This book belongs in the hands of people whose cultures are misaligned. This book belongs to people whose words overlap, whose minds are many places, who hear a rhythm in every background.
Shane Book’s All Black Everything (University of Iowa Press) is a promise kept. It is an altar to the church that gave him his art.
Book’s poetry is sonic, sound forward and unyielding. He wants you to know he’s Black and he’s in love with his people. This lyric is fluid; movement is necessary to his meaning. Each line plays on the one before it and flirts with the one that follows. All Black Everything should be read one poem at a time, each one chewed on, absorbed slowly on its own before continuing.
This isn’t how I usually read poetry. I might read five poems at a time and set the book down, but All Black Everything requires attention — begs to be read aloud. Demands to be heard and for its rhythm to be freed from the page.
It’s difficult to say more about this book without excerpting and it’s difficult to excerpt something that builds on itself so deliberately and that folds in on itself by repeated meters and cultural images. In each poem, Book describes a moment and brings his readers to movement through meter and urgency. He alternates between AAVE, writing words phonetically as they’re spoken, and using words I had to look up in the dictionary. This book takes issue with expectations, subverts them and opens itself up to the reader to live in the moment of each poem and become absorbed in by the rhythm of each poem.
Book’s command of language is unparalleled and his interest in my comfort is nonexistent. All Black Everything is what art is supposed to be: Language manipulated to the artist’s demands; the reader at the writer’s mercy.
While it is the linguistic meter and hyper-real imagery that make this collection so special, Book also deftly uses more traditionally beautiful language as in “Juice Juice:” “a fortress can be built / to a bay, a bay dug / up as a fleet of canoes, / planes, even a rubber / tree can curve / like a summer.” In “Going Forward” he describes a specific scene in which “Everything is amped up / is unreal-real everything.” but closes with the most subtle gut-punch, “It takes a muscle / to fall in love.”
I want to be able to do this collection justice.
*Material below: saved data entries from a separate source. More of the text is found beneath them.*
==> src/rtl/sd_pkg.sv <==
// sd_pkg: shared SD clock constants and run-state type.
package sd_pkg;
  localparam int SD_DIV_WIDTH = 8;
  localparam int SD_INIT_DIV = 64;
  localparam int SD_FAST_DIV = 1;
  typedef enum logic {SD_CLK_STOPPED, SD_CLK_RUNNING} sd_run_e;
endpackage

==> src/rtl/sd_clock_gen.sv <==
// sd_clock_gen: glitch-free programmable 50% SD clock with rise/fall strobes.
// Define SD_CLK_GATE_EN to honour ien; otherwise the clock free-runs after reset.
module sd_clock_gen
  import sd_pkg::*;
#(
  parameter int DIV_WIDTH = SD_DIV_WIDTH,
  parameter int INIT_DIV = SD_INIT_DIV
) (
  input  logic                 iclk,
  input  logic                 irst_n,
  input  logic [DIV_WIDTH-1:0] idiv,
  input  logic                 ien,
  output logic                 oclk,
  output logic                 orun,
  output logic                 orise,
  output logic                 ofall
);
`ifdef SD_CLK_GATE_EN
  localparam logic GATE = 1'b1;
`else
  localparam logic GATE = 1'b0;
`endif
  localparam logic [DIV_WIDTH-1:0] RST_DIV = (INIT_DIV == 0) ? DIV_WIDTH'(1) : DIV_WIDTH'(INIT_DIV);
  sd_run_e st;
  logic [DIV_WIDTH-1:0] cnt, div, nxt_div;
  logic en;
  assign en = ien | ~GATE;
  assign nxt_div = (idiv == '0) ? DIV_WIDTH'(1) : idiv;
  assign orun = (st == SD_CLK_RUNNING);
  // divisor only reloads at the start of a low phase so a high phase is never resized
  always_ff @(posedge iclk or negedge irst_n)
    if (!irst_n) begin
      st <= SD_CLK_STOPPED;
      oclk <= 1'b0;
      cnt <= '0;
      div <= RST_DIV;
      orise <= 1'b0;
      ofall <= 1'b0;
    end else begin
      orise <= 1'b0;
      ofall <= 1'b0;
      if (st == SD_CLK_STOPPED) begin
        if (en) begin
          st <= SD_CLK_RUNNING;
          if (GATE) div <= nxt_div;
        end
      end else if (!en && !oclk) begin
        st <= SD_CLK_STOPPED;
        cnt <= '0;
      end else if (cnt == div - DIV_WIDTH'(1)) begin
        cnt <= '0;
        oclk <= ~oclk;
        orise <= ~oclk;
        ofall <= oclk;
        if (oclk) begin
          div <= nxt_div;
          if (!en) st <= SD_CLK_STOPPED;
        end
      end else cnt <= cnt + DIV_WIDTH'(1);
    end
endmodule

==> config.mk <==
export PLATFORM = sky130hd
export DESIGN_NAME = sd_clock_gen
export DESIGN_NICKNAME = d
export VERILOG_FILES = /design/src/rtl/sd_pkg.sv /design/src/rtl/sd_clock_gen.sv
export SDC_FILE = /design/constraint.sdc
export NUM_CORES = 1
export LEC_CHECK = 0
export CAP_MARGIN = 15
export CORE_UTILIZATION = 58
export DETAILED_ROUTE_END_ITERATION = 10
export HOLD_SLACK_MARGIN = 0.15
export PLACE_DENSITY = 0.83
export SYNTH_ARGS = -nofsm -noshare
export SYNTH_HDL_FRONTEND = slang
export SYNTH_SLANG_ARGS = --single-unit
export TNS_END_PERCENT = 100
==> constraint.sdc <==
create_clock -name iclk -period 4.5 [get_ports iclk]
set_input_delay 0.45 -clock iclk [delete_from_list [all_inputs] [get_ports iclk]]
set_output_delay 0.45 -clock iclk [all_outputs]
set_load 0.01 [all_outputs]
# Word-level counts from Yosys, hierarchy flattened
# Cells that the tools add are included.
op_classes:
  n_eq_ne: 1
  n_addsub: 2
  bitwise: 1
  reduce_logical: 3
  mux: 6
ops:
  columns: ["operator", "n"]
  rows:
  - ["8-bit two-way mux", 2]
  - ["8-bit by 1-bit adder with 8-bit output (second input constant)", 1]
  - ["8-bit == test", 1]
  - ["8-bit zero test", 1]
  - ["8-bit by 1-bit subtractor with 8-bit output (second input constant)", 1]
  - ["1-bit two-way mux", 4]
  - ["3-bit AND reduction", 1]
  - ["2-bit AND reduction", 1]
  - ["1-bit inverter", 1]
totals:
  register_bits: 20
  wordCells: 19

# Logic depth before layout (Yosys ltp)
# Gate-level depths: netlist (run 1).
logic_depth:
  depth_word: 4
  ltp_mapped: 10
  mapped_depth_nobuf: 8

# Worst setup path after synthesis (run 1)
# Ideal clock, no wire load.
synth_timing:
  kind: "reg2reg"
  startpoint: "reg div[0]"
  endpoint: "reg div[1]"
  path_buffers: 1
  required_ns: 4.375
  stages_incl_launch_ff: 9
  setup_slack_ns: 2.219
  setup_time_ns: 0.125
  arrival_time_ns: 2.156
  period_less_slack_ns: 2.281
  cell_sequence: "dfrtp_1 > inv_1 > ha_1 > buf_6 > nand2b_1 > a311o_1 > a211oi_4 > nand4_4 > mux2_4"
synth_between:
  elab_chain_len: 3
synth_rtl:
  columns: ["element", "line_no", "rtl"]
  rows:
  - ["start: declaration", "sd_clock_gen.sv:25", "logic [DIV_WIDTH-1:0] cnt, div, nxt_div;"]
  - ["start signal: assignment", "sd_clock_gen.sv:45", "if (GATE) div <= nxt_div;"]
  - ["start signal: assignment", "sd_clock_gen.sv:56", "div <= nxt_div;"]
  - ["8-bit by 1-bit subtractor with 8-bit output", "sd_clock_gen.sv:50", "end else if (cnt == div - DIV_WIDTH'(1)) begin"]
  - ["8-bit == test", "sd_clock_gen.sv:50", null]
  - ["3-bit AND reduction (no line)", null, null]
# No other way between the ends.
# A chain may end at the register's enable or synchronous reset.

# Worst setup path in the final report (run 1)
layout_timing:
  startpoint: "reg div[0]"
  endpoint: "reg div[4]"
# The elaborated chain is that of the path after synthesis.

==> flow_metrics.tcl, run 1 <==
set metrics [dict create \
    clock_latency_ps 300 \
    end_kind "flop" \
    min_path_type "flop to flop" \
    period_share_pct 56.65 \
    utilization_pct 70.88 \
    finalHoldViolations 0 \
    cellPowerDensity_nw_per_um2 430.6 \
    synth.most_common_cell "dfrtp_1" \
    cp_max_fo 8 \
    slew_violations 0 \
    slew_headroom_pct 39.16 \
    ctsResizeCount 0 \
    drv_cap 0 \
    synth_top_cell_by_area "dfrtp_1" \
    clock_power_share_pct 24.7 \
    comb_power_share_pct 29.5 \
    multi_input_area_sq_um 635.6 \
    synth_top_area_share_pct 39.75 \
    start_kind "flop" \
    critPathLaunch "div[0]" \
    cts_tree "done" \
    synth_fp_nets 126 \
    r2r-end "div[4]" \
    drtPass1Iterations 4 \
    crit_type "flop to flop" \
    critPathSlowestCell "dfrtp_1" \
    cts_htree_levels 1 \
    cp_cell_sequence "inv_1 > ha_1 > nand2b_1 > a21oi_1 > a311o_1 > a211oi_4 > nand4_4 > mux2_4" \
    status "finished, final reports clean" \
    r2r_slack_ps 1950 \
    clock_path_buffers 2 \
    clkSinkCount 20 \
    synth_edf_count 0 \
    intPower_w 0.0003965 \
    min_period_ps 2549 \
    postCtsSetupBuffers 0 \
    synth.area.top_cells "dfrtp_1, mux2_4, xor2_1" \
    cts_buffers 3 \
    drcViolationCount 0 \
    grt_overflow 0 \
    path_buf_inv 1 \
    ys_warn_count 0 \
    power.switching_w 0.0001960 \
    ctsHoldBuffers 0 \
    port_buffers 13 \
    antenna_found_initial 0 \
    antenna_left 0 \
    gp_routability_congestion 0.7366 \
    worst_pin_slew_ps 909.8 \
    synth_cell_types 35 \
    drive_gt1_share_pct 14.40 \
    core_area_sq_um 1942 \
    r2r-start "div[0]" \
    drt_iter0_drc 19 \
    grt_pass1_vias 819 \
    crit_cells 8 \
    syn_inst 113 \
    synthTopCellsByCount "dfrtp_1, nand2b_1" \
    fp.dieW_um 47.41 \
    synth_ff_type "dfrtp_1" \
    async_flop_share_pct 100.0 \
    slowest_delay_ps 460 \
    grt_pass1_wl_um 3657 \
    num_antenna_cells 0 \
    grt_usage_pct 23.89 \
    fp.dieH_um 47.41 \
    p_leak_nw 0.6103 \
    ir_worst_vdd_v 0.0003344 \
    routedWlPerCell_um 14.20 \
    hold_ws_ps 546.4 \
    grt_max_degree 21 \
    clk_pin_slew_ps 120 \
    rows 16 \
    switching_share_pct 33.08 \
    start_util_pct 61.60 \
    dp.final_hpwl_um 1572 \
    fmax_mhz 392.3 \
    vias 867 \
    drt-total-wl_um 2159 \
    syn_area_per_cell_sq_um 10.59 \
    rsz0062_at_grt "false" \
    totalNegativeSetupSlack_ps 0 \
    ys_seq_elements 20 \
    netlist_area_sq_um 1196 \
    area_delta_synth_final_pct 15.06 \
    seqCellArea_sq_um 501.7 \
    ios 15 \
    worstPathArrival_ps 2740 \
    seq_area_frac_synth_pct 41.95 \
    p_seq_share_pct 45.8 \
    die_area_sq_um 2248 \
    critPathRequiredTime_ps 4690 \
    via_per_inst 5.704 \
    path_delay_family "compound AO/OA/AOI/OAI gates" \
    fillers 144 \
    worstSetupEndpoint "div[4]" \
    fin_nets 139 \
    clockRootBuffer "clkbuf_4" \
    clock_skew_ps 9.646 \
    reg2reg_depth 8 \
    finalSetupViolCount 0 \
]
==> worst reg2reg max path: stages, from the launching register on <==
cell,delay [ps]
dfrtp_1,460
inv_1,120
ha_1,320
nand2b_1,170
a21oi_1,70
a311o_1,310
a211oi_4,350
nand4_4,270
mux2_4,380
==> logic make-up (layout without fill, tap and decap cells) <==
family                   after synthesis  count (layout)  share of synthesized area (%)
other                                  1               1                         0.3135
adder cells (fa/ha/maj)                2               2                          2.092
multiplexers                           8               8                          9.623
AND/OR/NAND/NOR                       37              37                          19.35
buffers and inverters                 11              23                          4.916
flip-flops                            20              20                          41.95
XOR/XNOR                              13              13                          9.519
AO/OA/AOI/OAI                         21              21                          12.24
==> sequential cells by signal (all words and copies together), names as in the netlist <==
name and cells:
ofall 1, orun 1, orise 1, cnt 8
div 8, oclk 1
==> final cells by class <==
| type | instances | share of cell area [%] |
|---|---|---|
| well taps | 27 | 2.455 |
| clock inverters | 1 | 2.182 |
| inverters | 6 | 1.636 |
| clock buffers | 3 | 1.636 |
| flip-flops and latches | 20 | 36.45 |
| multi-input cells | 82 | 46.18 |
| repair buffers | 13 | 9.455 |
==> per-stage QoR <==
stage / setup WS [ps] / cells / instance area (sq um) / power (W)
final: 1951 / 152 / 1376 / 0.0005926
after floorplan: 2219 / 113 / 1196 / 0.0004035
after global routing: 1767 / 152 / 1376 / 0.0006289
after detailed placement: 1975 / 148 / 1324 / 0.0004481
after global placement: 2028 / 148 / 1324 / 0.0004372
after CTS: 1948 / 152 / 1376 / 0.0005947
==> worst min path at each step <==
stage / depth (start not counted) / endpoint / from
2_1_floorplan: 0 / cnt[0] / irst_n
3_3_place_gp: 1 / div[7] / div[7]
3_5_place_dp: 1 / div[7] / div[7]
4_1_cts: 1 / div[7] / div[7]
5_1_grt: 1 / div[7] / div[7]
6_report: 1 / div[7] / div[7]
==> power groups by stage <==
stage                     clock network, W  registers [W]  logic (W)
after floorplan                          0       0.000254   0.000150
after global placement                   0       0.000272   0.000165
after detailed placement                 0       0.000274   0.000174
after CTS                         0.000149       0.000270   0.000176
after global routing              0.000152       0.000278   0.000199
final                             0.000147       0.000271   0.000175
==> cells in the final DEF, fill, tap and decap left out, drive strengths merged, types with 2 or more instances in the layout <==
cell	instances
nand2b	8
nand3	7
mux2	7
xor2	7
dfrtp	19
ha	2
a21oi	7
inv	6
nor2	4
nand3b	2
clkbuf	3
nand2	3
nand4	3
o22ai	2
nor4	2
a211oi	2
xnor2	6
clkdlybuf4s50	13
nor3	3
and3	2
a22o	2
o21ai	5
==> layer usage <==
| metal | vias up | wire [um] | track usage, % |
|---|---|---|---|
| met5 | - | 0 | 0 |
| met1 | 429 | 1041 | 34.46 |
| li1 | 424 | - | - |
| met3 | 4 | 32 | 2.264 |
| met2 | 10 | 1057 | 36.99 |
| met4 | 0 | 27 | 9.714 |
No activity file was read; power rests on OpenSTA's default activity.
==> run 2, diff against run 1 <==
CORE_UTILIZATION = 54   (was 58)
PLACE_DENSITY = 0.78   (was 0.83)
clock period = 2.6 ns   (was 4.5 ns; I/O delays follow)
==> run 2 against run 1 <==
Sequential cell count unchanged. Utilization shrank 1.9 points. Sequential power is 73% higher. Combinational power grew 78%. Final cell count increased by 1.3%. Fmax grew 5.5%. Global-route usage shrank 2.7 points. Via count up 2.1%. First-iteration DRC count is 37% lower. Clock-buffer cell count stayed put. Highest routed layer unchanged.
I want to show you Book’s cadence, the magic in verse meant to be heard through headphones. I had to stop myself from looking up video performances because I didn’t want it to color my review. But I can hear him when, in “I Know I’ve Reached Peak Shane,” he says,
Real talk: this run-by-Queen-Victoria / British Empire outpost / of the history of the goddamn / complete world / —opium, Scottish / Presbyterian gangster shit, / the man flavor / profile for toothpaste, incidentally. / What a charge. Hit the past so hard / make it float-wait. I’m not / no Airbnb sucka, / I went to driving school, / drove a plug-in hybrid / sports car by Porsche / in my mind, 918 Spyder / maximum torque insect in my mind, / fastest electric coffin ever maimed.
It is all music, it is all urgent, every poem is a declaration. Book is here. He is taking up space. And he is not compromising himself to do so.